───── Supplied data

Context: an optimization exercise on an open-source flow, tuned for small area. The choices shown serve that exercise and are no tape-out recipe.
No run shown here included a check of the RTL's function; only the layout flow was run.
Power figures rest on the tool's default switching activity, not on a simulated workload.

[flow/run.sh]
#!/bin/bash
# synth_recipe.tcl (not shown) runs the flow's synth.tcl, then flattens the netlist and writes it again
# the make line also repeats each setting of config.mk as NAME=value (left out here)
make -C /OpenROAD-flow-scripts/flow DESIGN_CONFIG=/design/flow/config.mk WORK_HOME=/design/flow/orfs CLKGATE_MAP_FILE= SYNTH_SCRIPT=/design/flow/synth_recipe.tcl finish
[flow/config.mk]
export PLATFORM = sky130hd
export DESIGN_NAME = LT24Top
export DESIGN_NICKNAME = LT24Top
export VERILOG_FILES = /design/flow/design.v
export SDC_FILE = /design/flow/constraint.sdc
export NUM_CORES = 4
export LEC_CHECK = 0
export CAP_MARGIN = 20
export CORE_MARGIN = 2
export CORE_UTILIZATION = 40
export CTS_BUF_LIST = sky130_fd_sc_hd__clkbuf_8
export CTS_CLUSTER_SIZE = 30
export PLACE_DENSITY = 0.6
export SLEW_MARGIN = 20
[flow/constraint.sdc]
create_clock -name core_clock -period 20.0 [get_ports {clock}]
set_input_delay 4.0000 -clock core_clock [delete_from_list [all_inputs] [get_ports {clock}]]
set_output_delay 4.0000 -clock core_clock [all_outputs]
set_load 0.01 [all_outputs]
Source: an optimization exercise on an open RTL-to-GDS flow (aim: small area and a short achievable clock period). Production flows keep margins and buffers that such runs may drop.
Function was checked by simulation only, so behaviour that the tests miss may differ from the original.
Power and IR drop assume default switching activity.

==> flow/design.v (excerpt) <==
module topmodule (
	input clk, rst,
	output [31:0] PC_out, RD1, RD2,
	output wire [31:0] Inst,
	output REGWr,
	output [3:0] ALUCnt,
	output [31:0] ALUOutW, ReadDataW,
	input [31:0] InstrF,
	output [31:0] DataAdrM, WriteDataM,
	output MemWriteM,
	input [31:0] ReadDataM);
reg [31:0] pcF;                        
reg [31:0] instD;                      
reg [31:0] rd1E, rd2E, srcbE;          
reg [3:0]  alucE, condE, waE;          
reg [1:0]  flagwE;
reg        regwE, memwE, memtoregE, pcsE, blE;
reg [31:0] aluM, wdataM;               
reg [3:0]  waM;
reg        regwM, memwM, memtoregM, pcsM, blM;
reg [31:0] aluW, rdataW;               
reg        regwW, memtoregW, pcsW;
reg [3:0]  flagr;                      
reg        nzp, cvp;                   
reg        cM, vM;                     
reg [15:0] sel1, sel2;                 
reg [14:0] valid;                      
reg [4:0]  amtD;                       
reg [1:0]  shD;                        
reg        alusrcD;                    
wire [479:0] rf;                       
assign PC_out     = pcF;
assign Inst       = instD;
assign RD1        = rd1E;
assign RD2        = rd2E;
assign ALUCnt     = alucE;
assign DataAdrM   = aluM;
assign WriteDataM = wdataM;
assign MemWriteM  = memwM;
assign ALUOutW    = aluW;
assign ReadDataW  = rdataW;
assign REGWr      = regwW;
wire [31:0] pc4     = {pcF[31:2] + 30'd1, pcF[1:0]};
wire [31:0] resultW = memtoregW ? rdataW : aluW;
wire [31:0] pcnext  = pcsW ? resultW : pc4;
wire [31:0] instF = InstrF;
wire [14:0] wevec;
wire [14:0] vnext = valid | wevec;
wire        strF  = (instF[27:26] == 2'b01) & ~instF[20];
wire [3:0]  ra1F  = instF[19:16];
wire [3:0]  ra2F  = strF ? instF[15:12] : instF[3:0];
wire        bxF   = (instF[27:4] == 24'h12FFF1);
wire        dpF   = (instF[27:26] == 2'b00) & ~bxF;
wire [4:0]  shamtF = dpF ? instF[11:7] : 5'd0;
wire [1:0]  shF    = dpF ? instF[6:5]  : 2'd0;
always @(posedge clk) begin
	pcF     <= rst ? 32'd0 : pcnext;
	instD   <= rst ? 32'd0 : instF;
	sel1    <= rst ? 16'd0 : ((16'd1 << ra1F) & {1'b1, vnext});
	sel2    <= rst ? 16'd0 : ((16'd1 << ra2F) & {1'b1, vnext});
	valid   <= rst ? 15'd0 : vnext;
	shD     <= rst ? 2'd0 : shF;
	amtD    <= rst ? 5'd0 : ((shF == 2'b00) ? (5'd0 - shamtF) : shamtF);
	alusrcD <= ~rst & (dpF ? instF[25] : (instF[27:26] == 2'b01) | (instF[27:26] == 2'b10));
end
  ...
For scale: roughly 860 flip-flops, about 330 I/O pins, ~38,000 um^2 of cells after synthesis.
Settings: LEC_CHECK=0, CAP_MARGIN=25, CORE_MARGIN=2, CORE_UTILIZATION=50, PLACE_DENSITY=0.7, SLEW_MARGIN=25; clock period 10.0 ns.
standard.sh (not shown) runs the stock make flow with config.mk's settings and CLKGATE_MAP_FILE= SYNTH_SCRIPT=/design/flow/synth_recipe.tcl, a recipe that flattens the netlist after the stock synthesis.
==> flow/flow/run.sh <==
#!/bin/bash
set -euo pipefail
cd "$(dirname "$0")/.."
bash standard.sh \
  "BUFFER_PORTS_ARGS=-buffer_cell sky130_fd_sc_hd__buf_1" \
  MATCH_CELL_FOOTPRINT=0 \
  SETUP_SLACK_MARGIN=6.62 \
  "CTS_ARGS=-sink_clustering_enable -repair_clock_nets -dont_use_dummy_load -sink_clustering_size 18 -sink_clustering_max_diameter 60 -buf_list sky130_fd_sc_hd__clkbuf_8" \
  finish > flow_make.log 2>&1
The baseline produced a clean layout.
Rerun with:
==> flow/flow/run.sh (replaced) <==
#!/bin/bash
set -euo pipefail
cd "$(dirname "$0")/.."
bash standard.sh \
  "BUFFER_PORTS_ARGS=-buffer_cell sky130_fd_sc_hd__buf_1" \
  MATCH_CELL_FOOTPRINT=0 \
  SETUP_SLACK_MARGIN=6.4 \
  "CTS_ARGS=-sink_clustering_enable -repair_clock_nets -dont_use_dummy_load -sink_clustering_size 15 -sink_clustering_max_diameter 50 -buf_list sky130_fd_sc_hd__clkbuf_8" \
  finish > flow_make.log 2>&1
- CORE_UTILIZATION: 50 -> 55
- PLACE_DENSITY: 0.7 -> 0.75
What happened:
- The new run went through all stages and came out clean
- die area came out lower by a little under a tenth
- design area came out lower slightly
- final cell count came out lower by a few percent
- core utilization came out higher by 5.1 points
Rerun with:
==> flow/flow/run.sh (replaced) <==
#!/bin/bash
set -euo pipefail
cd "$(dirname "$0")/.."
bash standard.sh \
  "BUFFER_PORTS_ARGS=-buffer_cell sky130_fd_sc_hd__buf_1" \
  MATCH_CELL_FOOTPRINT=0 \
  SETUP_SLACK_MARGIN=6.62 \
  "CTS_ARGS=-sink_clustering_enable -repair_clock_nets -dont_use_dummy_load -sink_clustering_size 18 -sink_clustering_max_diameter 60 -buf_list sky130_fd_sc_hd__clkbuf_8" \
  finish > flow_make.log 2>&1
- CAP_MARGIN: 25 -> 22
- CORE_UTILIZATION: 55 -> 50
- PLACE_DENSITY: 0.75 -> 0.7
- SLEW_MARGIN: 25 -> 22
Global-route usage shrinks by 3.4 points.
Final area is higher slightly.
Setup slack improves by 0.23 ns.
Power went down by a few percent.
Area after synthesis stays the same.
Via count hardly moves.
Worst hold slack improves by 0.029 ns.
Rerun with:
==> flow/flow/run.sh (replaced) <==
#!/bin/bash
set -euo pipefail
cd "$(dirname "$0")/.."
bash standard.sh \
  "BUFFER_PORTS_ARGS=-buffer_cell sky130_fd_sc_hd__buf_1" \
  MATCH_CELL_FOOTPRINT=0 \
  SETUP_SLACK_MARGIN=6.85 \
  "CTS_ARGS=-sink_clustering_enable -repair_clock_nets -dont_use_dummy_load -sink_clustering_size 18 -sink_clustering_max_diameter 60 -buf_list sky130_fd_sc_hd__clkbuf_8" \
  finish > flow_make.log 2>&1
- CAP_MARGIN: 22 -> 25
- SLEW_MARGIN: 22 -> 25
The new run went through all stages and came out clean.
Clock power barely changes.
Power increases by about 2.5%.
Synthesized area stays the same.
Die area does not change.
Cell count increases by about 4.7%.
Rerun with:
==> flow/flow/run.sh (replaced) <==
#!/bin/bash
set -euo pipefail
cd "$(dirname "$0")/.."
bash standard.sh \
  "BUFFER_PORTS_ARGS=-buffer_cell sky130_fd_sc_hd__buf_1" \
  MATCH_CELL_FOOTPRINT=0 \
  SETUP_SLACK_MARGIN=6.4 \
  "CTS_ARGS=-sink_clustering_enable -repair_clock_nets -dont_use_dummy_load -sink_clustering_size 15 -sink_clustering_max_diameter 50 -buf_list sky130_fd_sc_hd__clkbuf_8" \
  finish > flow_make.log 2>&1
What happened: Sequential power barely changes. Non-clock buffer count goes down by 252. Worst setup slack loses 0.19 ns. Cell count goes down by 4.5%.

* * *

== alpha ==
topmodule again, from the RTL that the note above started with.
export LEC_CHECK = 0
export CAP_MARGIN = 25
export CORE_MARGIN = 2
export CORE_UTILIZATION = 50
export PLACE_DENSITY = 0.7
export SLEW_MARGIN = 25
create_clock -name core_clock -period 10.0 [get_ports {clk}]
==> flow/flow/run.sh <==
#!/bin/bash
set -euo pipefail
cd "$(dirname "$0")/.."
bash standard.sh \
  "BUFFER_PORTS_ARGS=-buffer_cell sky130_fd_sc_hd__buf_1" \
  MATCH_CELL_FOOTPRINT=0 \
  SETUP_SLACK_MARGIN=6.66 \
  "CTS_ARGS=-sink_clustering_enable -repair_clock_nets -dont_use_dummy_load -sink_clustering_size 16 -sink_clustering_max_diameter 55 -buf_list sky130_fd_sc_hd__clkbuf_8" \
  finish > flow_make.log 2>&1
In summary, alpha completed successfully, with a layout that passed the timing, design-rule and antenna checks.
### alpha -> beta
==> flow/flow/run.sh <==
#!/bin/bash
set -euo pipefail
cd "$(dirname "$0")/.."
bash standard.sh \
  "BUFFER_PORTS_ARGS=-buffer_cell sky130_fd_sc_hd__buf_1" \
  MATCH_CELL_FOOTPRINT=0 \
  SETUP_SLACK_MARGIN=6.4 \
  "CTS_ARGS=-sink_clustering_enable -repair_clock_nets -dont_use_dummy_load -sink_clustering_size 18 -sink_clustering_max_diameter 60 -buf_list sky130_fd_sc_hd__clkbuf_8" \
  finish > flow_make.log 2>&1
- Diff alpha -> beta | wire length | decrease of about 2.5%
- There was hardly any difference in area of placed instances between alpha and beta.
- beta ends up with a buffer count from post-CTS setup fixing that is 31 lower than in alpha.
- Number of maximum-capacitance constraint violations: alpha vs beta identical
- Changes observed in beta relative to alpha: sum of internal, switching and leakage power lost about 4%, clock latency at the later pin of the worst-skew pair picked up an extra 0.05 ns, register-to-register slack lost 0.22 ns, worst hold-check slack lost 0.012 ns.
- | critical path depth | beta vs alpha | 1 lower |
- Between alpha and beta, the HPWL after detailed placement does not differ in any meaningful way.
Input changes introduced in gamma (baseline for comparison: beta):
--- a/flow/flow/run.sh
+++ b/flow/flow/run.sh
@@ -6,3 +6,3 @@
   MATCH_CELL_FOOTPRINT=0 \
-  SETUP_SLACK_MARGIN=6.4 \
+  SETUP_SLACK_MARGIN=6.62 \
   "CTS_ARGS=-sink_clustering_enable -repair_clock_nets -dont_use_dummy_load -sink_clustering_size 18 -sink_clustering_max_diameter 60 -buf_list sky130_fd_sc_hd__clkbuf_8" \
Notes after the runs:
Compared with beta, in gamma power per unit of standard cell area -2.8 nW/µm², worst-case reg-to-reg path depth +1, last weighted congestion value of the routability-driven placer -0.029, overall routing resource usage -0.29 points. The higher register-to-register slack of gamma and beta is in gamma. In gamma, the area growth from synthesis to layout came out 2.0 points above the value in beta. Capture point of the critical path = srcbE[4]$_DFF_P_: gamma; capture point of the critical path = srcbE[7]$_DFF_P_: beta. Higher hold slack goes to beta over gamma. Delta (gamma minus beta): HPWL after detailed placement fell by about 1.7%, number of buffers added by the clock tree synthesis step -about 3.3%. gamma vs beta, final critical-path setup slack went up by 0.18 ns.
diff inputs: gamma => delta
- PLACE_DENSITY: 0.7 -> 0.75
### Flow results
Worst hold slack after final layout in delta is 0.022 ns above gamma.
Re signed area change from the synthesized netlist to the final layout: gamma was lower than delta.
gamma → delta: cell area after layout +0.31%, routed wire length decreased 2.0 mm, H-tree level count rose 1.
Number of clock buffer instances in the layout grows by more than 10% when moving from gamma to delta.
delta — maximum number of pins on one net before global-route repair 61 higher, gamma as reference
delta ended up with a lower post-cts gate resize count than gamma did.
delta improves on gamma in setup slack.
As far as portion of netlist area occupied by mux cells goes, delta and gamma are indistinguishable; the numbers are identical.

-- what the ideal ports hide --
The results above use ideal ports. As a check the final layouts listed here were re-extracted and re-timed, cells and wires unchanged. Step 1 assumes that a clkbuf_16 drives the clock port and a buf_2 every other input. Step 2 also shifts input and output timing later by t, the mid clock arrival at the registers, as if the neighbouring blocks saw the same clock. Three values: no drivers, after step 1, after step 2; two values: the first two.
| run | shift t [ns] | setup slack, ns | latest minus earliest clock arrival (ns) |
|---|---|---|---|
| the first run of note 1 | 0.791 | 6.582 / 6.540 / 6.001 | 0.094 / 0.093 |
| the second run of note 1 | 0.757 | 6.363 / 6.342 / 5.858 | 0.107 / 0.108 |
| the third run of note 1 | 0.802 | 6.591 / 6.544 / 5.881 | 0.079 / 0.079 |
| the fourth run of note 1 | 0.820 | 6.567 / 6.567 / 6.089 | 0.137 / 0.137 |
| the fifth run of note 1 | 0.774 | 6.377 / 6.345 / 5.853 | 0.112 / 0.112 |
| alpha | 0.767 | 6.623 / 6.577 / 5.967 | 0.118 / 0.118 |
| beta | 0.805 | 6.407 / 6.367 / 5.877 | 0.144 / 0.144 |
| gamma | 0.791 | 6.582 / 6.540 / 6.001 | 0.094 / 0.093 |
| delta | 0.750 | 6.592 / 6.542 / 5.967 | 0.077 / 0.077 |
After both steps every run listed still meets setup and hold. For the third run of note 1, which loses most, drivers alone change the setup slack by -0.047 ns; drivers and shift together by -0.710 ns.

──────────

§ **Prompt**
Using the entries above, find all lines with "went". Copy them.

§ **Written response**
- The new run went through all stages and came out clean
Power went down by a few percent.
The new run went through all stages and came out clean.
Compared with beta, in gamma power per unit of standard cell area -2.8 nW/µm², worst-case reg-to-reg path depth +1, last weighted congestion value of the routability-driven placer -0.029, overall routing resource usage -0.29 points. The higher register-to-register slack of gamma and beta is in gamma. In gamma, the area growth from synthesis to layout came out 2.0 points above the value in beta. Capture point of the critical path = srcbE[4]$_DFF_P_: gamma; capture point of the critical path = srcbE[7]$_DFF_P_: beta. Higher hold slack goes to beta over gamma. Delta (gamma minus beta): HPWL after detailed placement fell by about 1.7%, number of buffers added by the clock tree synthesis step -about 3.3%. gamma vs beta, final critical-path setup slack went up by 0.18 ns.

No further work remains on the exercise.